“King Midas’s presence in Fifth Kingdom and his extended invitation turned out quite fortuitous for me.”
“Oh?” I ask cautiously, being dragged up another foot.
“Yes. After all, aligning with the Golden King has its very own advantages, doesn’t it?” she asks, dragging her eyes over my gilded form. “Luckily, King Midas and I came to a mutual agreement,” she says matter-of-factly, though her eyes bore through mine, her timberwing staring at me just as intently. “Marriage.”
For a moment, I think I’ve heard her wrong, and my brows pull together in a confused frown. “Umm…but he’s already married.”
She tilts her head. “Oh, he hasn’t told you? Queen Malina was killed.”
I’m pushed right off the peak.
Utter disbelief has me shaking my head. My mind spins in circles with this news, but I can’t even fathom it.
Malina…dead?
How can that be possible? The woman hated me from the start, but she’s a queen I knew how to deal with. Became a fixture in the background of my static life. To hear she’s suddenly dead…
“How? When?” I ask, bewilderment sticking to the roof of my mouth, my tongue a rasp of sandpaper scraping off the words.
A pleased gleam enters Kaila’s eyes. She enjoys catching me off guard. I wonder if this is something she used her magic to learn or if Midas actually told her.
“There were riots in Sixth Kingdom because she was trying to commit treason against King Midas. The people rebelled against her, of course. She wasn’t able to subdue them, and they stormed the castle and killed her. The king sent forces, but it was too late.”
I rear back in shock. I can no sooner imagine riots happening in Highbell than I can Malina being murdered by them. How the hell did this happen?
Suddenly, I remember the coded letter that Slade intercepted.
The cold weather has gone from Highbell. Clear skies ahead.
Comprehension is a landing of wreckage overhead, trapping me beneath convoluted rubble.
The Cold Queen. That’s what the letter was talking about. It was a confirmation that Malina is gone.
“I can see this is quite a shock to you,” Kaila remarks, though her pitying tone doesn’t fool me.

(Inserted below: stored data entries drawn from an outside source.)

<file path="src/rtl/core/text_mode_character_writer_defines.svh">
// Assertion macros shared by the text-mode character writer RTL.
// Needs signals named clk and arst_n in the scope where a macro is used.
`ifndef TEXT_MODE_CHARACTER_WRITER_DEFINES_SVH
`define TEXT_MODE_CHARACTER_WRITER_DEFINES_SVH

// The consequent must hold in the same cycle as the antecedent.
`define TMCW_ASSERT_NOW(label, ante, cons, msg) \
	label: assert property (@(posedge clk) disable iff (!arst_n) (ante) |-> (cons)) \
		else $error(msg);

// The consequent must hold in the cycle after the antecedent.
`define TMCW_ASSERT_NEXT(label, ante, cons, msg) \
	label: assert property (@(posedge clk) disable iff (!arst_n) (ante) |=> (cons)) \
		else $error(msg);

`endif

</file>
<file path="src/rtl/core/tmcw_pkg.sv">
// Shared types and constants of the text-mode character writer.
// No dependencies; used by the top level, tmcw_cfg and tmcw_ctrl.
`timescale 1ns / 1ps

package tmcw_pkg;

	// Action codes of an input request.
	localparam logic [1:0] ACT_PUT         = 2'd0;
	localparam logic [1:0] ACT_DELETE      = 2'd1;
	localparam logic [1:0] ACT_HIGHLIGHT   = 2'd2;
	localparam logic [1:0] ACT_UNHIGHLIGHT = 2'd3;

	// Configuration register indexes.
	localparam logic REG_FOREGROUND = 1'b0;
	localparam logic REG_BACKGROUND = 1'b1;

	localparam logic [7:0] NEWLINE_CODE = 8'h0A;
	localparam logic [7:0] SPACE_CODE   = 8'h20;
	localparam logic [7:0] ATTR_INVERSE = 8'hF0;
	localparam logic [7:0] ATTR_NORMAL  = 8'h0F;

	localparam logic [3:0] FOREGROUND_RESET = 4'd15;
	localparam logic [3:0] BACKGROUND_RESET = 4'd0;

	// Width of linear cell index arithmetic; covers the largest screen.
	localparam int IDX_W = 12;

	typedef struct packed {
		logic       clearing;
		logic       executing;
		logic [4:0] row;
		logic [6:0] column;
	} tmcw_status_t;

endpackage

</file>
<file path="src/rtl/core/tmcw_cfg.sv">
// APB-style register file holding the foreground and background colors.
// Depends on tmcw_pkg for register indexes and reset values.
`timescale 1ns / 1ps

module tmcw_cfg (
	input  logic        clk,
	input  logic        arst_n,
	input  logic        psel,
	input  logic        penable,
	input  logic        pwrite,
	input  logic [2:0]  paddr,
	input  logic [31:0] pwdata,
	output logic [31:0] prdata,
	output logic        pready,
	output logic [7:0]  attr
);

	logic [3:0] fg_q;
	logic [3:0] bg_q;
	logic       wr_en;

	assign pready = 1'b1;
	assign wr_en  = psel && penable && pwrite;

	// The low address bits select a byte inside the word and are ignored.
	always_ff @(posedge clk or negedge arst_n) begin
		if (!arst_n) begin
			fg_q <= tmcw_pkg::FOREGROUND_RESET;
			bg_q <= tmcw_pkg::BACKGROUND_RESET;
		end else if (wr_en) begin
			case (paddr[2])
				tmcw_pkg::REG_FOREGROUND: fg_q <= pwdata[3:0];
				tmcw_pkg::REG_BACKGROUND: bg_q <= pwdata[3:0];
				default: ;
			endcase
		end
	end

	always_comb begin
		case (paddr[2])
			tmcw_pkg::REG_FOREGROUND: prdata = {28'd0, fg_q};
			tmcw_pkg::REG_BACKGROUND: prdata = {28'd0, bg_q};
			default: prdata = 32'd0;
		endcase
	end

	assign attr = {bg_q, fg_q};

endmodule

</file>
<file path="config.mk">
export PLATFORM = sky130hd
export DESIGN_NAME = tmcw_cfg
export DESIGN_NICKNAME = d
export VERILOG_FILES = /design/src/rtl/core/text_mode_character_writer_defines.svh /design/src/rtl/core/tmcw_pkg.sv /design/src/rtl/core/tmcw_cfg.sv
export SDC_FILE = /design/constraint.sdc
export NUM_CORES = 1
export LEC_CHECK = 0
export ABC_AREA = 1
export BUFFER_PORTS_ARGS = -buffer_cell sky130_fd_sc_hd__buf_2
export CORE_MARGIN = 2
export CORE_UTILIZATION = 33
export CTS_CLUSTER_SIZE = 20
export DETAILED_ROUTE_END_ITERATION = 7
export PLACE_DENSITY_LB_ADDON = 0.15
export SLEW_MARGIN = 15
export SYNTH_ARGS = -nofsm -noshare
export SYNTH_HDL_FRONTEND = slang
export SYNTH_SLANG_ARGS = --single-unit
</file>
<file path="constraint.sdc">
create_clock -name clk -period 1.5 [get_ports clk]
set_clock_uncertainty 0.2 [all_clocks]
set_input_delay 0.225 -clock clk [delete_from_list [all_inputs] [get_ports clk]]
set_output_delay 0.225 -clock clk [all_outputs]
set_load 0.005 [all_outputs]
</file>
Word-level counts from Yosys, hierarchy flattened
Index checks and enable logic that the tools add are counted.
- bits of input ports: 40
- register bits after elaboration: 8
- bits in latches: 0
- memories kept: 0
- RAM bits: 0
- bits in read-only memories: 0
- muxes and demuxes: 1
- multiply operators: 0
- equal/unequal tests: 0
- divide/modulo/power cells: 0
- reductions and logical operators: 4
- order comparisons: 0
- shifts and indexed selects: 0
- add/subtract/negate cells: 0
- bitwise logic cells: 1
- operator list (kind ; count):
    32-bit one-hot mux with 2 select lines ; 1
    2-bit AND reduction ; 2
    1-bit logical AND ; 2
    1-bit inverter ; 1

Logic depth before layout (Yosys ltp)
Gate-level depths: netlist (run 1).
- word-level depth: 3
- depth in mapped cells: 5

Worst setup path after synthesis (run 1)
No wires, ideal clock.
- path kind: register -> output
- start point: register fg_q[0]
- end point: output port prdata[0]
- arrival time: 632 ps
- setup slack: 443 ps
- data required time: 1075 ps
- stages on the path, launching flop included: 3
- cells stage by stage: dfstp_2 -> nand2_1 -> nand2_1
- longest elaborated chain between the ends: 1
- RTL lines (element ; line ; source):
    start: declaration ; tmcw_cfg.sv:18 ; logic [3:0] fg_q;
    start signal: assignment ; tmcw_cfg.sv:28 ; fg_q <= tmcw_pkg::FOREGROUND_RESET;
    start signal: assignment ; tmcw_cfg.sv:32 ; tmcw_pkg::REG_FOREGROUND: fg_q <= pwdata[3:0];
    32-bit one-hot mux with 2 select lines ; tmcw_cfg.sv:40 ; case (paddr[2])
    end: declaration ; tmcw_cfg.sv:13 ; output logic [31:0] prdata,
Every way passes these cells. The select of a mux whose other input is x is not followed.

Final worst setup path (run 1)
Ends and elaborated chain as after synthesis.

==> results of run 1 <==
## final cells by class
type	instances	area share, %
tap	25	4.496
sequential	8	29.50
clock buffer	4	3.777
timing repair buffer	24	19.42
inverter	2	1.439
multi-input combinational	69	41.37
## critical path, delay by kind of cell (launching register included)
family / cells / cell delay [ns]
buffers and inverters: 1 / 0.10
and+or+nand+nor: 2 / 0.11
DFF: 1 / 0.54
## through the flow
step	setup slack (ns)	instances	utilization, %	power (mW)	hold slack, ns
5_1_grt	0.01155	132	39.43	0.7174	0.001007
6_report	0.07869	132	39.43	0.6593	0.003817
3_3_place_gp	0.3116	125	36.24	0.4784	-0.1194
4_1_cts	0.06388	131	38.87	0.6685	0.003969
2_1_floorplan	0.4433	109	-	0.4458	-0.2706
3_5_place_dp	0.3195	125	36.24	0.4796	-0.1172
## final timing paths
path	startpoint	to	slack, ns	cells after the start
setup / recovery	fg_q[0]$_DFFE_PN1P_	prdata[0]	0.08	3
hold / removal	pwdata[3]	fg_q[3]$_DFFE_PN1P_	0.004	3
setup reg to reg	fg_q[0]$_DFFE_PN1P_	fg_q[0]$_DFFE_PN1P_	0.59	2
hold reg to reg	fg_q[3]$_DFFE_PN1P_	fg_q[3]$_DFFE_PN1P_	0.27	2
max in group asynchronous	arst_n	fg_q[3]$_DFFE_PN1P_	0.71	2
min in group asynchronous	arst_n	bg_q[1]$_DFFE_PN0P_	0.14	2
## cells in the final DEF (no fill, tap or decap)
| cell | netlist | routed |
|---|---|---|
| clkbuf_1 | 0 | 1 |
| nand4_1 | 1 | 1 |
| clkbuf_4 | 0 | 3 |
| nand3_1 | 8 | 8 |
| inv_2 | 1 | 1 |
| dlygate4sd3_1 | 0 | 3 |
| nand2_1 | 29 | 29 |
| nand4_2 | 1 | 1 |
| nor2_4 | 1 | 1 |
| buf_2 | 0 | 21 |
| dfrtp_1 | 4 | 4 |
| inv_4 | 1 | 1 |
| dfstp_2 | 4 | 4 |
| conb_1 | 2 | 29 |
## routing by layer
| layer | vias to the layer above | share of wire (%) | track usage [%] |
|---|---|---|---|
| met5 | - | 0 | 0 |
| met1 | 212 | 47 | 13.93 |
| met3 | 0 | 12 | 3.396 |
| met2 | 32 | 41 | 14.13 |
| met4 | 0 | 0 | 4.865 |
| li1 | 245 | - | - |
## flip-flops by register name, indices dropped and copies added (netlist names)
signal and cells:
bg_q 4, fg_q 4
## power groups by stage
stage	sequential, mW	combinational (mW)	clock (mW)
after floorplan	0.307	0.139	0
after global placement	0.305	0.173	0
after detailed placement	0.306	0.174	0
after CTS	0.304	0.178	0.187
after global routing	0.308	0.208	0.201
final	0.303	0.178	0.179
## logic make-up after synthesis
group / Yosys count / share of synthesized area (%)
other cells: 2 / 1.191
simple gates: 40 / 28.37
flops: 8 / 32.54
buf+inv: 32 / 37.90
## what timing repair did
item	in CTS	in global routing
endpoints found under the setup margin	0	0
hold buffers	2	1
endpoints found under the hold margin	9	1
setup buffers	0	0
resized for setup	0	0
==> out/qor.txt, run 1 <==
Area contributors post-synth = buf_4 (35%), nand2_1 (17%), dfstp_2 (17%)
power per cell area = 947.7 nW/µm²
Final Wtd Congestion = 0.7161
GRT Residual Overflow = 0
Max stage delay cell, worst path = dfstp_2
sequential cell area fraction in the yosys report = 32.54%
synthesized area = 630.6 µm²
P&R area growth vs syn = 10.32%
initial antenna violation count = 0
Post-synth top cells = buf_4 (29), nand2_1 (29), nand3_1 (8)
Die Ht = 47.72 µm
crit-path max FO = 3
Final nets = 148
Cell Chain, Critical Path = nand2_1, nand2_1, buf_2
CORE AREA = 1764 µm²
Worst-path clk slew = 0.05 ns
# setup viols final = 0
DRT iter0 DRCs = 0
Core Rows = 15
critical path type = reg -> out
Worst Setup End Kind = primary output
worst min path class = in -> reg
RSZ-0062 raised after global routing = false
Main synth FF type = dfstp_2
Post-synth EDFFs = 0
part of the power in the clock network = 27.1%
Die X = 47.72 µm
WP data arrival = 1.00 ns
# IOs = 81
setup TNS = 0 ns
number of port buffers = 21
CP Launch Type = flip-flop
Post-DRT Antenna Nets = 0
Clk Latency, worst-skew pair = 0.25 ns
Synth Instances = 82
fillers = 199
leakage power = 0.4236 nW
area leader, netlist = buf_4
status = finished, final reports clean
most used cell, CP = nand2_1
Switching Share = 31.23%
Die Area = 2277 µm²
Max VDD drop = 430.5 µV
Logic pwr share = 27.0%
DP HPWL = 906.6 µm
ys async rst share = 100.0%
FF/Latch Area = 205.2 µm²
internal power = 0.4534 mW
CP required = 1.07 ns
slowest stage delay, CP = 0.54 ns
synthesized flop and latch total = 8
final wirelength = 1113 µm
layout cells sized above 1 = 29.91%
routed via count = 489
top cell type's share of synthesized area = 34.52%
Avg Synthesized Cell Area = 7.690 µm²
CTS tree = yes
cell area after layout = 695.7 µm²
CTS Buf Count = 3
post-layout min period = 1.421 ns
GR Util All Layers = 10.13%
n_diodes = 0
vias in the first global route = 356
number of max-cap violations = 0
Multi-input gate area = 287.8 µm²
maximum clock rate = 703.6 MHz
period utilization = 94.75%
Slew Limit Fails = 0
Final Hold Viols = 0
Clock Path Buffers = 2
Synth cell types = 12
DR WL/cell = 8.432 µm
initial core utilization = 35.74%
CTS root buf = clkbuf_4
Residual DRC = 0
DR pass1 iterations = 1
Sink Count = 8
sequential share of power = 45.9%
first-pass GRT wire length = 1573 µm
switching power = 0.2059 mW
vias per cell = 3.705
htree depth = 1
DP Area = 639.4 µm²
largest net degree at the start of global routing = 11
yosys warns = 0
Power figures use the tool's default switching activity.
==> run 2, diff against run 1 <==
- HOLD_SLACK_MARGIN: unset -> 0.02
==> out/qor.txt, run 2 (synthesized netlist as in run 1, its figures left out) <==
first-pass GRT wire length = 1600 µm (was 1573 µm)
Worst-path clk slew = 0.06 ns (was 0.05 ns)
RSZ-0062 raised after global routing = false (unchanged)
vias in the first global route = 368 (was 356)
CTS tree = yes (unchanged)
# setup viols final = 0 (unchanged)
Slew Limit Fails = 0 (unchanged)
# IOs = 81 (unchanged)
period utilization = 94.75% (about the same)
Logic pwr share = 27.4% (was 27.0%)
largest net degree at the start of global routing = 11 (unchanged)
power per cell area = 926.9 nW/µm² (was 947.7 nW/µm²)
crit-path max FO = 3 (unchanged)
switching power = 0.2066 mW (was 0.2059 mW)
biggest regs = bg_q x4, fg_q x4 (unchanged)
GR Util All Layers = 10.28% (was 10.13%)
Max stage delay cell, worst path = dfstp_2 (unchanged)
CTS root buf = clkbuf_4 (unchanged)
post-layout min period = 1.421 ns (about the same)
Residual DRC = 0 (unchanged)
internal power = 0.4568 mW (was 0.4534 mW)
status = finished, final reports clean (unchanged)
CP Launch Type = flip-flop (unchanged)
initial core utilization = 35.74% (unchanged)
Core Rows = 15 (unchanged)
number of max-cap violations = 0 (unchanged)
GRT Residual Overflow = 0 (unchanged)
CTS Buf Count = 3 (unchanged)
post-CTS setup buffers = 0 (unchanged)
total power draw = 0.6634 mW (was 0.6593 mW)
Final Wtd Congestion = 0.7161 (unchanged)
fillers = 195 (was 199)
Die Area = 2277 µm² (unchanged)
Final Hold Viols = 0 (unchanged)
number of port buffers = 21 (unchanged)
final wirelength = 1121 µm (was 1113 µm)
CP required = 1.07 ns (about the same)
WP data arrival = 1.00 ns (about the same)
critical path type = reg -> out (unchanged)
Sink Count = 8 (unchanged)
routed via count = 497 (was 489)
setup TNS = 0 ns (unchanged)
hold_sp = paddr[2] (was pwdata[3])
n_diodes = 0 (unchanged)
commonest non-fill, non-tap cells in the layout = nand2_1 (29), conb_1 (29), buf_2 (21) (unchanged)
initial antenna violation count = 0 (unchanged)
Die X = 47.72 µm (unchanged)
CORE AREA = 1764 µm² (unchanged)
P&R area growth vs syn = 13.49% (was 10.32%)
DP HPWL = 906.6 µm (unchanged)
layout cells sized above 1 = 29.36% (was 29.91%)
FF/Latch Area = 205.2 µm² (unchanged)
Post-DRT Antenna Nets = 0 (unchanged)
worst min path class = in -> reg (unchanged)
DR pass1 iterations = 1 (unchanged)
sequential share of power = 45.6% (was 45.9%)
DR WL/cell = 8.366 µm (was 8.432 µm)
maximum clock rate = 703.6 MHz (about the same)
Setup crit start = fg_q[0]$_DFFE_PN1P_ (unchanged)
Multi-input gate area = 287.8 µm² (unchanged)
most used cell, CP = nand2_1 (unchanged)
Worst Setup End Kind = primary output (unchanged)
Clock Path Buffers = 2 (unchanged)
part of the power in the clock network = 27.0% (was 27.1%)
htree depth = 1 (unchanged)
Die Ht = 47.72 µm (unchanged)
Max VDD drop = 430.5 µV (about the same)
Final nets = 150 (was 148)
leakage power = 0.4320 nW (was 0.4236 nW)
Clk Latency, worst-skew pair = 0.25 ns (about the same)
Cell Chain, Critical Path = nand2_1, nand2_1, buf_2 (unchanged)
RR Startpoint = fg_q[0]$_DFFE_PN1P_ (unchanged)
Switching Share = 31.15% (was 31.23%)
slowest stage delay, CP = 0.54 ns (about the same)
vias per cell = 3.709 (was 3.705)
DRT iter0 DRCs = 0 (unchanged)
## run 2: worst max-delay path: cells and delay by family, from the launching register on
family	cells	cell delay, ns
and+or+nand+nor	2	0.11
buffers and inverters	1	0.10
DFF	1	0.54
## run 2: timing repair
| action | in CTS | in global routing |
|---|---|---|
| endpoints found under the hold margin | 15 | 0 |
| hold buffers | 5 | 0 |
| resized for setup | 0 | 0 |
| setup endpoints to repair | 0 | 0 |
## run 2: cell type report
class / instances / area share (%)
tap: 25 / 4.371
inverter: 2 / 1.399
multi-input combinational: 69 / 40.21
sequential: 8 / 28.67
clock buffer: 4 / 3.671
timing repair buffer: 26 / 21.68
## run 2: worst paths after layout
check | end | slack, ns | depth (start not counted)
min in group asynchronous | bg_q[1]$_DFFE_PN0P_ | 0.14 | 2
worst min register to register | fg_q[3]$_DFFE_PN1P_ | 0.27 | 2
worst min-delay path | bg_q[3]$_DFFE_PN0P_ | 0.12 | 3
worst max-delay path | prdata[0] | 0.08 | 3
worst max register to register | fg_q[0]$_DFFE_PN1P_ | 0.59 | 2
max in group asynchronous | fg_q[3]$_DFFE_PN1P_ | 0.71 | 2
## run 2: metrics by stage
step,worst slack (ns),instance area [µm²],std cells,hold WS (ns),util (%)
finish,0.07872,715.7,134,0.1168,40.57
global route,0.01155,715.7,134,0.1252,40.57
CTS,0.06388,715.7,134,0.1103,40.57
detailed placement,0.3195,639.4,125,-0.1172,36.24
global placement,0.3116,639.4,125,-0.1194,36.24
floorplan,0.4433,732.0,109,-0.2706,-
## run 2: metal layers
metal  part of all wire (%)  wire (µm)  track usage (%)  vias up
met5                      0          0                0        -
met4                      0          0            4.865        0
met3                     11        127            3.396        0
met2                     41        463            14.67       32
met1                     47        529            13.93      216
li1                       -          -                -      249
## run 2: power groups by stage
stage	combinational, mW	clock [mW]	sequential, mW
floorplan	0.139	0	0.307
global placement	0.173	0	0.305
detailed placement	0.174	0	0.306
CTS	0.184	0.187	0.304
global route	0.212	0.201	0.308
finish	0.182	0.179	0.303
==> run 3, diff against run 2 <==
- CORE_UTILIZATION: 33 -> 28
- PLACE_DENSITY: unset -> 0.75
- PLACE_DENSITY_LB_ADDON: 0.15 -> unset
- clock period: 1.5 -> 1.2 ns (I/O delays scaled with it)
==> out/qor.txt, run 3 (synthesized netlist as in run 1, its figures left out) <==
CTS tree = yes (unchanged)
maximum clock rate = 711.3 MHz
Final nets = 153 (was 150)
violated checks = setup timing
biggest regs = bg_q x4, fg_q x4 (unchanged)
routed via count = 518 (was 497)
Cell Chain, Critical Path = nand2_1, nand2_1, buf_2 (unchanged)
Switching Share = 31.26% (was 31.15%)
Worst Setup End Kind = primary output (unchanged)
first-pass GRT wire length = 1911 µm (was 1600 µm)
RSZ-0062 raised after global routing = true (was false)
leakage power = 0.4497 nW (was 0.4320 nW)
post-layout min period = 1.406 ns
Clock Path Buffers = 2 (unchanged)
Post-DRT Antenna Nets = 0 (unchanged)
DP Area = 643.1 µm² (was 639.4 µm²)
cell area after layout = 752.0 µm² (was 715.7 µm²)
period utilization = 117.2%
Core Rows = 17 (was 15)
n_diodes = 0 (unchanged)
DRT iter0 DRCs = 10 (was 0)
final wirelength = 1249 µm (was 1121 µm)
initial antenna violation count = 0 (unchanged)
fin util = 34.66% (was 40.57%)
Die Area = 2648 µm² (was 2277 µm²)
DP HPWL = 914.7 µm (was 906.6 µm)
Place WS = 0.07181 ns (was 0.3195 ns)
GR Util All Layers = 10.10% (was 10.28%)
power per cell area = 1169 nW/µm² (was 926.9 nW/µm²)
status = complete, but fails checks (was finished, final reports clean)
part of the power in the clock network = 25.3% (was 27.0%)
number of port buffers = 21 (unchanged)
number of max-cap violations = 0 (unchanged)
setup ws final = -0.2059 ns (was 0.07872 ns)
Logic pwr share = 31.5% (was 27.4%)
CP delay by family, top = flip-flops (unchanged)
WP data arrival = 1.03 ns (was 1.00 ns)
CORE AREA = 2170 µm² (was 1764 µm²)
switching power = 0.2748 mW (was 0.2066 mW)
GRT Residual Overflow = 0 (unchanged)
CP Launch Type = flip-flop (unchanged)
initial core utilization = 29.07% (was 35.74%)
slowest stage delay, CP = 0.55 ns (was 0.54 ns)
# setup viols final = 8 (was 0)
Final Hold Viols = 0 (unchanged)
Max stage delay cell, worst path = dfstp_2 (unchanged)
most used cell, CP = nand2_1 (unchanged)
hold slack = 0.07406 ns (was 0.1168 ns)
Clk Latency, worst-skew pair = 0.26 ns (was 0.25 ns)
Die Ht = 51.46 µm (was 47.72 µm)
vias per cell = 3.700 (was 3.709)
CP required = 0.82 ns (was 1.07 ns)
total power draw = 0.8791 mW (was 0.6634 mW)
DR WL/cell = 8.921 µm (was 8.366 µm)
CTS Buf Count = 3 (unchanged)
Die X = 51.46 µm (was 47.72 µm)
htree depth = 1 (unchanged)
Max VDD drop = 582.1 µV (was 430.5 µV)
crit-path max FO = 3 (unchanged)
Residual DRC = 0 (unchanged)
CTS root buf = clkbuf_4 (unchanged)
worst min path class = in -> reg (unchanged)
Sink Count = 8 (unchanged)
# IOs = 81 (unchanged)
fillers = 235 (was 195)
P&R area growth vs syn = 19.25% (was 13.49%)
Final Wtd Congestion = 0.8046 (was 0.7161)
DR pass1 iterations = 4 (was 1)
internal power = 0.6043 mW (was 0.4568 mW)
Buf+Inv Stages, Crit Path = 1 (unchanged)
critical path type = reg -> out (unchanged)
Worst-path clk slew = 0.06 ns (about the same)
Slew Limit Fails = 0 (unchanged)
sequential share of power = 43.2% (was 45.6%)
commonest non-fill, non-tap cells in the layout = nand2_1 (29), conb_1 (29), buf_2 (20) (was nand2_1 (29), conb_1 (29), buf_2 (21))
largest net degree at the start of global routing = 11 (unchanged)
layout cells sized above 1 = 31.25% (was 29.36%)
vias in the first global route = 432 (was 368)
run 3: cell count changes in the layout (fill, tap and decap cells not counted):
cell	before	now
buf_2	21	20
buf_4	0	2
buf_6	0	2
run 3: final timing paths:
path / endpoint / cells past startpoint / start / slack [ns]
setup / recovery: prdata[0] / 3 / fg_q[0]$_DFFE_PN1P_ / -0.21
hold / removal: fg_q[3]$_DFFE_PN1P_ / 5 / pwrite / 0.07
setup reg to reg: fg_q[2]$_DFFE_PN1P_ / 3 / fg_q[2]$_DFFE_PN1P_ / 0.20
hold reg to reg: fg_q[3]$_DFFE_PN1P_ / 2 / fg_q[3]$_DFFE_PN1P_ / 0.28
max in group asynchronous: fg_q[2]$_DFFE_PN1P_ / 2 / arst_n / 0.45
min in group asynchronous: bg_q[0]$_DFFE_PN0P_ / 2 / arst_n / 0.09
run 3: power groups by stage:
stage / combinational [mW] / sequential, mW / clock, mW
CTS: 0.244 / 0.380 / 0.236
global placement: 0.213 / 0.382 / 0
finish: 0.277 / 0.380 / 0.222
floorplan: 0.174 / 0.383 / 0
global route: 0.311 / 0.388 / 0.260
detailed placement: 0.221 / 0.383 / 0
run 3: what timing repair did:
item,CTS,global route
endpoints found under the hold margin,16,0
buffers inserted,1,2
endpoints found under the setup margin,8,11
gates resized for setup,0,2
hold buffers,5,0
run 3: cell type report:
class                      instances  area (µm²)  share of cell area (%)
timing repair buffer              29       187.7                   24.96
tap                               28       35.03                   4.659
multi-input combinational         69       287.8                   38.27
inverter                           2       10.01                   1.331
sequential                         8       205.2                   27.29
clock buffer                       4       26.28                   3.494
run 3: worst reg2reg max path: cells and delay by family, from the launching register on:
kind                   cells  cell delay (ns)
DFF                        1             0.53
and+or+nand+nor            2             0.10
buffers and inverters      1             0.11
run 3: through the flow:
stage	TNS, ns	std cells
2_1_floorplan	0	109
3_3_place_gp	0	128
3_5_place_dp	0	128
4_1_cts	-1.137	138
5_1_grt	-1.507	140
6_report	-1.100	140
run 3: metal layers:
metal | global-route usage [%] | routed length (µm)
met1 | 13.36 | 596
met2 | 14.74 | 512
met3 | 2.924 | 140
met4 | 5.263 | 0
met5 | 0 | 0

My eyes blur with erratic thoughts as I plunge down and down.
I stare at the timberwings, but I’m not really seeing them. Instead, I’m seeing Malina, always looking down her nose at me. Formidable. Cold. Utterly unflappable.
And then there’s Highbell itself. I may have been a self-inflicted prisoner there, but it was the place I called home for a long, long time. I literally poured myself into that castle to make it what it was. I gave so much of me without ever considering the effect it would have on the people who had to look at it every day.
Kaila is still speaking, and I have to forcibly jerk my thoughts from my inner spiral to focus on what she’s saying. “He’s gotten it well in hand. The late queen obviously did not know how to quell such things, but King Midas is a competent monarch who knows how to rule a kingdom. Which is good, because my first husband was a fool.”
Completely at a loss and too unsteady to care, I ask, “Why are you telling me all of this?”
Her finger traces over the shell necklace that droops below her cloak. “This is the woman-to-woman part of the talk, Auren. I need to know, are you going to be a problem?”
So far, this conversation has been the equivalent of a kick to the gut, the shove off the cliffside, and now, I’m just falling.
“A problem?” My eyes skip over to the timberwing as it starts to nuzzle her arm.
Kaila’s thick black brows arch up ever so slightly. “I’m not a fool, and I’ve been married before. I know the ways of kings and their saddles, but you’re so much more than that, aren’t you? The gold-touched favored one.” She drags her gaze from my head to my toes. “I’m not sure if he loves you or if he simply fucks you every once in a while and keeps you as his garnished prize.”
My lips part in shock, and I shoot a look over my shoulder to see if the guards are listening in, but Kaila says, “Don’t worry. I’ve been controlling our voices since we walked in this perch. No one can hear us.”
“Not even if I scream?”
A slow—and quite frankly, scary—smile spreads her lips. “Not even then. I can tug every whisper to my ears, push any voice from its box. I can grab conversations and pitch them across the room. I’m a master at voices, Auren, but it’s yours I want to hear. Are you going to be a problem?”